* **INSTRUCTIONS FOR THE TASK**
Reproduce the opening lines of the records exactly, up to and including the line in which "- system clock" occurs.

** DATA FOR PROCESSING follows **

$ cat src/rtl/cpu_bus_seq_if.sv
// cpu_bus_seq_if: signal bundle between the core micro-sequencer, the bus
// cycle sequencer and the external memory bus.
//   Request side : req_valid, req_write, req_adr[15:0], req_wdata[7:0], req_ready
//   Response side: rsp_valid, rsp_rdata[7:0]
//   Timing       : tstate[1:0], mcyc_start
//   Memory bus   : adr[15:0], dout[7:0], dout_en, rd, wr, din[7:0]
// Modport slave is the sequencer. Modport master is everything around it
// (the core issuing requests plus the memory returning din).
interface cpu_bus_seq_if;
  logic        req_valid;
  logic        req_write;
  logic [15:0] req_adr;
  logic [7:0]  req_wdata;
  logic        req_ready;
  logic        rsp_valid;
  logic [7:0]  rsp_rdata;
  logic [1:0]  tstate;
  logic        mcyc_start;
  logic [15:0] adr;
  logic [7:0]  dout;
  logic        dout_en;
  logic        rd;
  logic        wr;
  logic [7:0]  din;

  modport slave (
    input  req_valid, req_write, req_adr, req_wdata, din,
    output req_ready, rsp_valid, rsp_rdata, tstate, mcyc_start,
           adr, dout, dout_en, rd, wr
  );

  modport master (
    output req_valid, req_write, req_adr, req_wdata, din,
    input  req_ready, rsp_valid, rsp_rdata, tstate, mcyc_start,
           adr, dout, dout_en, rd, wr
  );
endinterface

$ cat src/rtl/cpu_bus_seq.sv
// cpu_bus_seq: turns one bus request per M-cycle into the four-T-cycle SM83
// bus protocol (T1..T4, one T-cycle per clk with ce high).
// Ports:
//   clk   - system clock
//   reset - synchronous, active-high reset (effective regardless of ce)
//   ce    - T-cycle enable; low freezes all state and registered outputs
//   bus   - cpu_bus_seq_if.slave: request/response, T-state, memory bus
// The request is accepted on the ce clk that ends T4 and drives the next
// M-cycle. Bus outputs are registered so each edge loads the value for the
// T-state being entered; req_ready, tstate and mcyc_start are decoded from
// the T counter.
module cpu_bus_seq (
  input  logic          clk,
  input  logic          reset,
  input  logic          ce,
  cpu_bus_seq_if.slave  bus
);

  typedef enum logic [1:0] {
    K_IDLE  = 2'd0,
    K_READ  = 2'd1,
    K_WRITE = 2'd2
  } kind_t;

  logic [1:0]  r_t;
  kind_t       r_kind;
  logic [7:0]  r_wdata;
  logic [15:0] r_adr;
  logic [7:0]  r_dout;
  logic        r_dout_en;
  logic        r_rd;
  logic        r_wr;
  logic        r_rsp_valid;
  logic [7:0]  r_rsp_rdata;

  logic        w_t4;

  assign w_t4 = (r_t == 2'd3);

  always_ff @(posedge clk) begin
    if (reset) begin
      r_t         <= 2'd0;
      r_kind      <= K_IDLE;
      r_adr       <= 16'h0000;
      r_dout      <= 8'h00;
      r_dout_en   <= 1'b0;
      r_rd        <= 1'b0;
      r_wr        <= 1'b0;
      r_rsp_valid <= 1'b0;
      r_rsp_rdata <= 8'h00;
    end else if (ce) begin
      r_t <= r_t + 2'd1;
      case (r_t)
        // End of T4: accept the next request and set up T1.
        2'd3: begin
          if (!bus.req_valid)     r_kind <= K_IDLE;
          else if (bus.req_write) r_kind <= K_WRITE;
          else                    r_kind <= K_READ;
          r_wdata <= bus.req_wdata;
          // An IDLE M-cycle leaves the previous address on the bus.
          if (bus.req_valid) r_adr <= bus.req_adr;
          r_rd        <= bus.req_valid & ~bus.req_write;
          r_wr        <= 1'b0;
          r_dout_en   <= 1'b0;
          r_rsp_valid <= 1'b0;
        end
        // End of T1: a write starts driving data and raises wr for T2..T3.
        2'd0: begin
          if (r_kind == K_WRITE) begin
            r_dout    <= r_wdata;
            r_dout_en <= 1'b1;
            r_wr      <= 1'b1;
          end
        end
        // End of T3: read data is captured and rd drops before T4, so a
        // following write (wr from T2) can never overlap it.
        2'd2: begin
          if (r_kind == K_READ) begin
            r_rsp_rdata <= bus.din;
            r_rsp_valid <= 1'b1;
            r_rd        <= 1'b0;
          end
          if (r_kind == K_WRITE) begin
            r_wr <= 1'b0;
          end
        end
        default: begin
        end
      endcase
    end
  end

  assign bus.req_ready  = w_t4 & ce;
  assign bus.tstate     = r_t;
  assign bus.mcyc_start = (r_t == 2'd0);
  assign bus.adr        = r_adr;
  assign bus.dout       = r_dout;
  assign bus.dout_en    = r_dout_en;
  assign bus.rd         = r_rd;
  assign bus.wr         = r_wr;
  assign bus.rsp_valid  = r_rsp_valid;
  assign bus.rsp_rdata  = r_rsp_rdata;

endmodule

$ cat src/flat_wrapper.sv
// flat-port wrapper written by rule: the top's interface ports become plain ports
module cpu_bus_seq_flat 
  (clk, reset, ce, bus_req_valid, bus_req_write, bus_req_adr, bus_req_wdata, bus_din, bus_req_ready, bus_rsp_valid, bus_rsp_rdata, bus_tstate, bus_mcyc_start, bus_adr, bus_dout, bus_dout_en, bus_rd, bus_wr);
  cpu_bus_seq_if bus_i ();
  input  logic clk;
  input  logic reset;
  input  logic ce;
  input wire logic [$bits(bus_i.req_valid)-1:0] bus_req_valid;
  input wire logic [$bits(bus_i.req_write)-1:0] bus_req_write;
  input wire logic [$bits(bus_i.req_adr)-1:0] bus_req_adr;
  input wire logic [$bits(bus_i.req_wdata)-1:0] bus_req_wdata;
  input wire logic [$bits(bus_i.din)-1:0] bus_din;
  output wire logic [$bits(bus_i.req_ready)-1:0] bus_req_ready;
  output wire logic [$bits(bus_i.rsp_valid)-1:0] bus_rsp_valid;
  output wire logic [$bits(bus_i.rsp_rdata)-1:0] bus_rsp_rdata;
  output wire logic [$bits(bus_i.tstate)-1:0] bus_tstate;
  output wire logic [$bits(bus_i.mcyc_start)-1:0] bus_mcyc_start;
  output wire logic [$bits(bus_i.adr)-1:0] bus_adr;
  output wire logic [$bits(bus_i.dout)-1:0] bus_dout;
  output wire logic [$bits(bus_i.dout_en)-1:0] bus_dout_en;
  output wire logic [$bits(bus_i.rd)-1:0] bus_rd;
  output wire logic [$bits(bus_i.wr)-1:0] bus_wr;
  assign bus_i.req_valid = bus_req_valid;
  assign bus_i.req_write = bus_req_write;
  assign bus_i.req_adr = bus_req_adr;
  assign bus_i.req_wdata = bus_req_wdata;
  assign bus_i.din = bus_din;
  assign bus_req_ready = bus_i.req_ready;
  assign bus_rsp_valid = bus_i.rsp_valid;
  assign bus_rsp_rdata = bus_i.rsp_rdata;
  assign bus_tstate = bus_i.tstate;
  assign bus_mcyc_start = bus_i.mcyc_start;
  assign bus_adr = bus_i.adr;
  assign bus_dout = bus_i.dout;
  assign bus_dout_en = bus_i.dout_en;
  assign bus_rd = bus_i.rd;
  assign bus_wr = bus_i.wr;
  cpu_bus_seq u_core (.clk(clk), .reset(reset), .ce(ce), .bus(bus_i));
endmodule
$ cat config.mk
export PLATFORM = sky130hd
export DESIGN_NAME = cpu_bus_seq_flat
export DESIGN_NICKNAME = d
export VERILOG_FILES = /design/src/rtl/cpu_bus_seq_if.sv /design/src/rtl/cpu_bus_seq.sv /design/src/flat_wrapper.sv
export SDC_FILE = /design/constraint.sdc
export NUM_CORES = 1
export LEC_CHECK = 0
export CAP_MARGIN = 10
export CORE_ASPECT_RATIO = 0.6
export CORE_UTILIZATION = 41
export CTS_CLUSTER_SIZE = 28
export DETAILED_ROUTE_END_ITERATION = 16
export PLACE_DENSITY_LB_ADDON = 0.1
export SKIP_LAST_GASP = 1
export SLEW_MARGIN = 5
export SYNTH_ARGS = -nofsm -noshare
export SYNTH_HDL_FRONTEND = slang
export SYNTH_SLANG_ARGS = --single-unit
export TNS_END_PERCENT = 30
$ cat constraint.sdc
create_clock -name clk -period 1.84 [get_ports clk]
set_input_delay 0.46 -clock clk [delete_from_list [all_inputs] [get_ports clk]]
set_output_delay 0.46 -clock clk [all_outputs]
set_load 0.005 [all_outputs]
* After elaboration in Yosys (flattened, before gate mapping)
Index checks and enable logic that the tools add are counted.
** Word-level totals
- Input bits :: 37
- Register bits after elaboration :: 48
- Memories :: 0
- Bits in latches :: 0
- RAM bits :: 0
- ROM bits :: 0
- Output and inout port bits :: 40
** Cells by class
- Shift-type cells :: 0
- Bitwise gates (word level) :: 4
- Equal/unequal tests :: 7
- Reductions and logical operators :: 12
- Multiplexer cells :: 10
- Magnitude comparators :: 0
- $add $sub $neg :: 1
- Div/mod/pow operators :: 0
- Multipliers :: 0
** Operators with widths (count)
- AND reduction 3 bit :: 6
- == test 2 bit (second input constant) :: 3
- inequality test 2 x 1 -> 1 bit (second input constant) :: 3
- case mux 1 bit (2 select lines) :: 3
- two-way mux 1 bit :: 4
- two-way mux 2 bit :: 2
- AND reduction 4 bit :: 1
- nonzero test 2 bit :: 2
- case mux 1 bit (3 select lines) :: 1
- nonzero test 3 bit :: 1
- adder 2 x 1 -> 2 bit (second input constant) :: 1
- bitwise AND 1 bit :: 2
- == test 2 x 1 -> 1 bit (second input constant) :: 1
- zero test 2 bit :: 1
- NOT 1 bit :: 2
- AND reduction 2 bit :: 1

* Longest topological paths before layout
- Word-level depth :: 3
- Depth in mapped cells :: 6
- Mapped depth without buffers :: 5

* Least setup slack after synthesis
OpenSTA, ideal clock, no wires.
- Path type :: input-to-reg
- From :: input port reset
- To :: register u_core.r_wdata[0], enable pin
- Data required time :: 1.470 ns
- Setup slack :: 0.284 ns
- Cell stages on the path :: 3
- Arrival :: 1.186 ns
- Library setup time :: 0.370 ns
- Cells stage by stage :: clkbuf_1 -> clkbuf_1 -> nor2_1
** On the way
- Cells in the longest elaborated chain, start to end :: 2
** RTL lines
- start, declared :: RTL line flat_wrapper.sv:6 : input logic reset;
- NOT 1 bit (no line)
- AND reduction 3 bit (no line)
- end signal, assigned :: RTL line cpu_bus_seq.sv:59 : r_wdata <= bus.req_wdata;
- end, declared :: RTL line cpu_bus_seq.sv:27 : logic [7:0] r_wdata;
No other way between the ends.
A chain may end at the register's enable or synchronous reset.

* Worst setup path in the final report
- From :: register u_core.r_t[0], in the netlist u_core.bus.tstate[0]
- To :: output port bus_tstate[0]
** RTL lines
- start, declared :: RTL line cpu_bus_seq.sv:25 : logic [1:0] r_t;
- start signal, assigned :: RTL line cpu_bus_seq.sv:52 : r_t <= r_t + 2'd1;
- end, declared :: RTL line flat_wrapper.sv:16 : output wire logic [$bits(bus_i.tstate)-1:0] bus_tstate;
No word-level cell between the ends.

==> flow_summary.json <==
{
  "cts_root_buffer": "clkbuf_8",
  "viasPerCell": 4.56,
  "grt_use_met2_pct": 27.2,
  "clock_sinks": 48,
  "antenna_found_initial": 0,
  "final_area_sq_um": 2780,
  "critPathMaxFanout": 3,
  "clk_latency_ns": 0.29,
  "synthToLayoutAreaGrowth_pct": 57.1,
  "netlist_top_cells_count": "nand2_1, dfxtp_1, a21oi_1",
  "coreArea_sq_um": 4120,
  "totalWireLength_um": 4040,
  "grt_first_pass_wirelength_um": 6070,
  "clk_pin_slew_ns": 0.08,
  "synthTopCellsByArea": "dfxtp_1, nand2_1, edfxtp_1, a21oi_1, ha_1",
  "tightest_slew_ns": 0.293,
  "cp-start-kind": "flip-flop",
  "fin_crit_ns": 1.74,
  "postCtsHoldBufs": 0,
  "critical_path_class": "flip-flop to output pin",
  "rows": 18,
  "cp_data_arrival_time_ns": 1.28,
  "grt_usage_pct": 17.6,
  "yosysTopAreaCellShare_pct": 45.2,
  "finalSetupTns_ns": 0,
  "die_h_um": 52.9,
  "async_flop_share_pct": 0,
  "grt_pass1_vias": 1315,
  "synth_edf_count": 8,
  "yosys_register_bits": 48,
  "grt_max_degree": 23,
  "grt.met1_usage_pct": 23.7,
  "clock.fmax_ghz": 0.576,
  "yosysWarnings": 0,
  "yosys.area.top_type": "dfxtp_1",
  "start_util_pct": 43.0,
  "die_area_sq_um": 4590,
  "final_layout_size_suffix_gt1_share_pct": 9.96,
  "drv_slew": 0,
  "drc_errors": 0,
  "wire_per_inst_um": 11.8,
  "hold_class": "flip-flop to flip-flop",
  "drtIter0Drc": 35,
  "antenna_left": 0,
  "crit_path_end_kind": "output pin",
  "use_met3_pct": 5.46,
  "dpl-instance-area_sq_um": 2650,
  "antenna_cells": 0,
  "die_x_um": 86.8,
  "pwr_density_cell_nw_per_um2": 668,
  "leakage_nw": 0.975,
  "drt_first_pass_iters": 4,
  "vias": 1554,
  "required_ns": 1.38,
  "max_slew_margin_pct": 80.4,
  "syn_inst": 195,
  "ir_drop_mv": 0.466,
  "yosysMostFrequentCell": "nand2_1",
  "ys_seq_area_share_pct": 58.8,
  "hold_violations": 0,
  "place_hpwl_um": 2920,
  "nNetsFinal": 321,
  "netlist_area_sq_um": 1770,
  "setup_violations": 0,
  "finalCritPeriodShare_pct": 94.4,
  "cts_buffer_depth": 2,
  "syn_area_per_cell_sq_um": 9.08,
  "io_pins": 77,
  "htree_levels": 2,
  "synth_flop_cell": "dfxtp_1",
  "busiest_layer": "met2",
  "yosysUniqueCellTypes": 26,
  "cap_violations": 0,
  "tritoncts.num_buffers": 5,
  "place_congestion": 0.776,
  "cts_tree": "built",
  "grt_overflow": 0,
  "grt_setup_unrepaired": "false",
  "io_buffers": 76,
  "skew_ns": 0.00640,
  "syn-num-nets": 236,
  "outcome": "finished, final reports clean"
}
[power by group]
group          internal [W]  switching (W)  leakage, nW
Combinational      0.000117      0.0000649        0.542
Sequential          0.00107     0.00000845        0.396
Clock              0.000262       0.000331       0.0378
[registers in the layout, summed over array words and instances (netlist names), 2 cells and up]
name                  cells
u_core.bus.adr           16
u_core.bus.dout           8
u_core.bus.rsp_rdata      8
u_core.r_wdata            8
u_core.bus.tstate         2
u_core.r_kind             2
[layout by cell type (no fill, tap or decap), drive strengths merged]
cell,synthesis,layout
clkinvlp,0,2
nor2b,2,2
dlygate4sd2,0,2
or4b,1,1
nand4b,3,3
clkdlybuf4s50,0,73
and3b,1,1
dfxtp,40,40
nand3,1,1
dlymetal6s2s,0,1
a22oi,1,1
nand2,67,67
and3,1,1
clkbuf,7,5
o211ai,1,1
edfxtp,8,8
nor2,5,5
xnor2,1,1
a21oi,36,36
inv,4,4
a31o,1,1
buf,4,13
clkinv,0,1
mux2i,1,1
ha,4,4
nor3,1,1
o21ai,3,3
and4b,2,2
[layer usage]
| layer | up-vias | share of wire [%] |
|---|---|---|
| met2 | 42 | 43 |
| met1 | 693 | 50 |
| met5 | - | 0 |
| li1 | 817 | - |
| met3 | 2 | 6.6 |
| met4 | 0 | 0.40 |
[area by class of cell]
type                    instances  area (sq um)
clock buffers                   5          68.8
clock inverters                 3          18.8
fillers                       344          1340
inverters                       4          15.0
multi-input cells             132           684
flip-flops and latches         48          1050
well taps                      60          75.1
repair buffers                 89           871
[repair_timing]
item | 4_1_cts | 5_1_grt
gates resized for setup | 12 | 1
setup endpoints to repair | 2 | 1
setup buffers | 1 | 0
hold endpoints to repair | 0 | 0
[final timing paths]
kind                                               from                 endpoint  slack (ns)  cells after the start
worst max-delay path               u_core.bus.tstate[0]            bus_tstate[0]        0.10                      2
worst min-delay path            u_core.bus.rsp_rdata[3]  u_core.bus.rsp_rdata[3]        0.45                      2
worst max register to register     u_core.bus.tstate[0]  u_core.bus.rsp_rdata[4]        0.42                      5
worst min register to register  u_core.bus.rsp_rdata[3]  u_core.bus.rsp_rdata[3]        0.45                      2
[metrics by stage]
stage,std cells,hold WS [ns],worst slack [ns],total power [W],utilization [%]
floorplan,195,0.453,0.284,0.00116,-
global placement,332,0.441,-0.208,0.00128,64.4
detailed placement,332,0.447,-0.206,0.00128,64.4
CTS,341,0.458,-0.0319,0.00188,67.4
global route,341,0.477,0.0451,0.00194,67.5
finish,341,0.453,0.104,0.00186,67.5
[worst max-delay path, stage by stage, from the launching register on]
cell	delay, ns
dfxtp_4	0.38
buf_4	0.12
clkdlybuf4s50_1	0.49
[cells by family after synthesis]
group / synth area share [%]
adder cells (fa/ha/maj): 2.83
flip-flops: 58.8
buffers and inverters: 3.96
AO/OA/AOI/OAI: 12.4
multiplexers: 0.565
AND/OR/NAND/NOR: 21.0
XOR/XNOR: 0.495
Power figures use the tool's default switching activity.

** End of DATA FOR PROCESSING **

* **ANSWER TO THE PROBLEM**
$ cat src/rtl/cpu_bus_seq_if.sv
// cpu_bus_seq_if: signal bundle between the core micro-sequencer, the bus
// cycle sequencer and the external memory bus.
//   Request side : req_valid, req_write, req_adr[15:0], req_wdata[7:0], req_ready
//   Response side: rsp_valid, rsp_rdata[7:0]
//   Timing       : tstate[1:0], mcyc_start
//   Memory bus   : adr[15:0], dout[7:0], dout_en, rd, wr, din[7:0]
// Modport slave is the sequencer. Modport master is everything around it
// (the core issuing requests plus the memory returning din).
interface cpu_bus_seq_if;
  logic        req_valid;
  logic        req_write;
  logic [15:0] req_adr;
  logic [7:0]  req_wdata;
  logic        req_ready;
  logic        rsp_valid;
  logic [7:0]  rsp_rdata;
  logic [1:0]  tstate;
  logic        mcyc_start;
  logic [15:0] adr;
  logic [7:0]  dout;
  logic        dout_en;
  logic        rd;
  logic        wr;
  logic [7:0]  din;

  modport slave (
    input  req_valid, req_write, req_adr, req_wdata, din,
    output req_ready, rsp_valid, rsp_rdata, tstate, mcyc_start,
           adr, dout, dout_en, rd, wr
  );

  modport master (
    output req_valid, req_write, req_adr, req_wdata, din,
    input  req_ready, rsp_valid, rsp_rdata, tstate, mcyc_start,
           adr, dout, dout_en, rd, wr
  );
endinterface

$ cat src/rtl/cpu_bus_seq.sv
// cpu_bus_seq: turns one bus request per M-cycle into the four-T-cycle SM83
// bus protocol (T1..T4, one T-cycle per clk with ce high).
// Ports:
//   clk   - system clock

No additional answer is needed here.